What you are asked to do
Scan the records beneath this line for the line holding "miso$_DFFE_NP0P_ | miso | 1 |" and the line holding "Combinational | 0.00910 | 0.0103 | 0.0194", then transcribe exactly those two and all lines between.

Task material
`./design.v`:
```
`timescale 1ns/1ps
module spi_slave_param
(
    input  wire sclk,     
    input  wire cs_n,     
    input  wire mosi,     
    output reg  miso      
);
    localparam WAIT1    = 3'd0;
    localparam WAIT2    = 3'd1;
    localparam READ_TAG = 3'd2;
    localparam READ_DAT = 3'd3;
    localparam FEEDBACK = 3'd4;
    reg [2:0]  state;        
    reg [2:0]  bit_cnt;      
    reg [7:0]  shift_reg;    
    reg [7:0]  byte_rcv;     
    reg [7:0]  tag_byte;     
    reg [7:0]  data_byte;    
    reg [7:0]  regs [7:0];   
    reg [2:0]  fb_ptr;       
    always @(negedge sclk or posedge cs_n) begin
        if (cs_n) begin
            miso   <= 1'bz;
            fb_ptr <= 3'd0;
        end else if (state == FEEDBACK) begin
            miso <= regs[fb_ptr][7 - bit_cnt];
        end
    end
    always @(posedge sclk or posedge cs_n) begin
        if (cs_n) begin
            state    <= WAIT1;
            bit_cnt  <= 3'd0;
            shift_reg<= 8'd0;
            byte_rcv <= 8'd0;
            tag_byte <= 8'd0;
            data_byte<= 8'd0;
        end
        else begin
            shift_reg <= { shift_reg[6:0], mosi };
            if (bit_cnt == 3'd7) begin
                byte_rcv <= { shift_reg[6:0], mosi };
                case (state)
                    WAIT1: begin
                        if ({ shift_reg[6:0], mosi } == 8'h7E)
                            state <= WAIT2;
                        else
                            state <= WAIT1;
                    end
                    WAIT2: begin
                        if ({ shift_reg[6:0], mosi } == 8'h7E)
                            state <= READ_TAG;
                        else begin
                            if ({ shift_reg[6:0], mosi } == 8'h7E)
                                state <= WAIT2;
                            else
                                state <= WAIT1;
                        end
                    end
                    READ_TAG: begin
                        tag_byte <= { shift_reg[6:0], mosi };
                        state    <= READ_DAT;
                    end
                    READ_DAT: begin
                        data_byte <= { shift_reg[6:0], mosi };
                        if (tag_byte == 8'h88) begin
                            fb_ptr <= 3'd0;
                            state  <= FEEDBACK;
                        end else begin
                            if (tag_byte < 8'h08) begin
                                regs[tag_byte[2:0]] <= { shift_reg[6:0], mosi };
                            end
                            state <= WAIT1;   
                        end
                    end
                    FEEDBACK: begin
                        if (fb_ptr == 3'd7) begin
                            state <= WAIT1;    
                        end
                        fb_ptr <= fb_ptr + 1'b1;
                    end
                    default: state <= WAIT1;
                endcase
                bit_cnt <= 3'd0;   
            end
            else begin
                bit_cnt <= bit_cnt + 1'b1;
            end
        end
    end
endmodule
```
`./run.sh`:
```
#!/bin/bash
# OpenROAD 26Q1-2900-gdf79404cd8, Yosys 0.63+post, stock flow scripts
make -C /OpenROAD-flow-scripts/flow DESIGN_CONFIG=/design/flow/config.mk WORK_HOME=/design/flow/orfs finish
```
`./config.mk`:
```
export PLATFORM = sky130hd
export DESIGN_NAME = spi_slave_param
export DESIGN_NICKNAME = spi_slave_param
export VERILOG_FILES = /design/flow/design.v
export SDC_FILE = /design/flow/constraint.sdc
export NUM_CORES = 4
export LEC_CHECK = 1
export CORE_AREA = 10 10 107 107
export DIE_AREA = 0 0 117 117
```
`./constraint.sdc`:
```
current_design spi_slave_param

set clk_period 2.9
set clk_io_pct 0.2

create_clock -name clk0 -period $clk_period [get_ports {sclk}]

set non_clock_inputs [all_inputs -no_clocks]
set_input_delay [expr $clk_period * $clk_io_pct] -clock clk0 $non_clock_inputs
set_output_delay [expr $clk_period * $clk_io_pct] -clock clk0 [all_outputs]
```
==> results.json <==
{
  "required_ns": 2.32,
  "hold_path.class": "register to register",
  "common_cells": "dfrtp_1, mux2_2, edfxtp_1, nand2_1",
  "synth-edff-count": 8,
  "syn_area_sq_mm": 0.001211,
  "grt_pass1_wl_um": 3436,
  "pre_cts_slack_ns": 0.01046,
  "worst_pin_slew_ns": 0.3533,
  "setup_slack_ns": 0.08904,
  "antenna_found_initial": 0,
  "finClkSkew_ns": 0.009733,
  "setup_violations": 0,
  "crit_chain": "buf_2",
  "drt_iter0_drc": 11,
  "wl_per_cell_um": 9.163,
  "syn_inst": 79,
  "grt_overflow": 0,
  "path_buffers": 1,
  "crit_family": "flip-flops",
  "drc": 0,
  "synth_top_cell_by_area": "dfrtp_1",
  "hpwlAfterDp_um": 1365,
  "status": "finished, final reports clean",
  "cts_tree": "built",
  "peakVddDrop_v": 0.0001591,
  "ys_area_sq_mm": 0.001211,
  "ys_cells": 79,
  "drtPass1Iterations": 3,
  "cts_inserted_buffers": 5,
  "vias_per_cell": 3.223,
  "dpl-instance-area_sq_mm": 0.001384,
  "slowest_delay_ns": 0.40,
  "cts_setup_buffers": 0,
  "clk_pin_slew_ns": 0.06,
  "hold_viol": 0,
  "p_leak_nw": 0.5833,
  "grt_max_degree": 25,
  "port_buffers": 3,
  "cts_hold_buf": 0,
  "topCellsByArea": "dfrtp_1, edfxtp_1, mux2_2",
  "fp.dieH_um": 117,
  "clk_latency_ns": 0.29,
  "area_growth_pct": 22.73,
  "clock-sinks": 32,
  "die_w_um": 117,
  "crit_path_top_delay_cell": "dfrtn_1",
  "post-synth-top-count-cell": "dfrtp_1",
  "first_global_vias": 692,
  "chip_area_sq_mm": 0.01369,
  "crit_arrival_ns": 2.23,
  "synth_top_area_share_pct": 45.45,
  "synth.distinct_cells": 26,
  "yosysWarnings": 9,
  "p_total_uw": 908.6,
  "root_buffer": "clkbuf_8",
  "initial_utilization_pct": 13.17,
  "tns_ns": 0,
  "slew_headroom_pct": 76.43,
  "io_pins": 4,
  "fin_area_sq_mm": 0.001486,
  "via_count": 651,
  "layout-drive-gt1-share_pct": 25.27,
  "synth.avg_cell_area_sq_um": 15.33,
  "maxSlewViolCount": 0,
  "clockBufferDepth": 2,
  "endpoint_kind": "output port",
  "synthFlopType": "dfrtp_1",
  "track_usage_pct": 3.170,
  "warnings": 26,
  "drv_cap": 0,
  "numSynthFlops": 32,
  "powerDensity_mw_per_mm2": 611.3,
  "rsz0062_at_grt": "no",
  "async_flop_share_pct": 75.00,
  "path_class": "register to output port",
  "ant_nets": 0,
  "ys_seq_share_pct": 69.52,
  "fp-row-count": 35,
  "finalCoreUtilization_pct": 16.16,
  "rrSetupSlack_ns": 0.17,
  "crit_path_start_kind": "register",
  "cts.htree.levels": 2,
  "critPathMaxFanout": 2,
  "core_area_sq_mm": 0.009196,
  "gp_congestion": 0.7553,
  "drt_wl_total_um": 1851,
  "antenna_cells": 0
}
[final timing paths]
| check | from | end | cells past startpoint |
|---|---|---|---|
| worst max-delay path | miso$_DFFE_NP0P_ | miso | 1 |
| worst min-delay path | shift_reg[3]$_DFF_PP0_ | shift_reg[4]$_DFF_PP0_ | 0 |
| worst max register to register | bit_cnt[0]$_DFF_PP0_ | miso$_DFFE_NP0P_ | 3 |
| worst min register to register | shift_reg[3]$_DFF_PP0_ | shift_reg[4]$_DFF_PP0_ | 0 |
| max in group asynchronous | cs_n | miso$_DFFE_NP0P_ | 2 |
| min in group asynchronous | cs_n | shift_reg[3]$_DFF_PP0_ | 3 |
[final cells by class]
class,count,area (sq um)
Clock buffer,6,72.57
Sequential cell,32,842.1
Tap cell,111,138.9
Inverter,4,15.01
Multi-Input combinational cell,42,342.8
Fill cell,1014,7710
Timing Repair Buffer,5,40.04
Clock inverter,2,35.03
[power breakdown]
group | internal, mW | switching [mW] | total (mW)
Clock | 0.254 | 0.153 | 0.407
Combinational | 0.00910 | 0.0103 | 0.0194
Sequential | 0.474 | 0.00837 | 0.482
Total | 0.737 | 0.171 | 0.909
[kinds of logic (layout without fill, tap and decap cells)]
| group | count (synthesis) | after routing | share of synthesized area [%] |
|---|---|---|---|
| AND/OR/NAND/NOR | 20 | 20 | 9.504 |
| multiplexers | 12 | 12 | 11.88 |
| flip-flops | 32 | 32 | 69.52 |
| buffers and inverters | 5 | 17 | 2.169 |
| AND-OR/OR-AND | 7 | 7 | 3.822 |
| adder cells (fa/ha/maj) | 3 | 3 | 3.100 |
[per-layer routing]
layer | track usage [%] | share of wire, % | vias up
met1 | 4.141 | 46 | 327
met2 | 4.612 | 46 | 9
met3 | 1.651 | 6.3 | 5
li1 | - | - | 310
met4 | 0.6590 | 1.5 | 0
met5 | 0 | 0 | -
[placed cells by master, fill, tap and decap left out, drive strengths merged, types with 3 or more instances in the layout]
| master | netlist | final |
|---|---|---|
| nand2 | 6 | 6 |
| nor2 | 4 | 4 |
| ha | 3 | 3 |
| clkbuf | 0 | 6 |
| buf | 1 | 3 |
| edfxtp | 8 | 8 |
| o22ai | 3 | 3 |
| mux2 | 9 | 9 |
| inv | 4 | 4 |
| dfrtp | 22 | 22 |
[what timing repair did]
action	4_1_cts	5_1_grt
hold endpoints to repair	0	0
endpoints found under the setup margin	1	0
gates resized	3	0
[through the flow]
step                hold WS, ns  instances
global placement         0.4137        194
finish                   0.4256        202
detailed placement       0.4162        194
global route             0.4489        202
CTS                      0.4326        202
floorplan                0.3858         79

Exercise result
| worst max-delay path | miso$_DFFE_NP0P_ | miso | 1 |
| worst min-delay path | shift_reg[3]$_DFF_PP0_ | shift_reg[4]$_DFF_PP0_ | 0 |
| worst max register to register | bit_cnt[0]$_DFF_PP0_ | miso$_DFFE_NP0P_ | 3 |
| worst min register to register | shift_reg[3]$_DFF_PP0_ | shift_reg[4]$_DFF_PP0_ | 0 |
| max in group asynchronous | cs_n | miso$_DFFE_NP0P_ | 2 |
| min in group asynchronous | cs_n | shift_reg[3]$_DFF_PP0_ | 3 |
[final cells by class]
class,count,area (sq um)
Clock buffer,6,72.57
Sequential cell,32,842.1
Tap cell,111,138.9
Inverter,4,15.01
Multi-Input combinational cell,42,342.8
Fill cell,1014,7710
Timing Repair Buffer,5,40.04
Clock inverter,2,35.03
[power breakdown]
group | internal, mW | switching [mW] | total (mW)
Clock | 0.254 | 0.153 | 0.407
Combinational | 0.00910 | 0.0103 | 0.0194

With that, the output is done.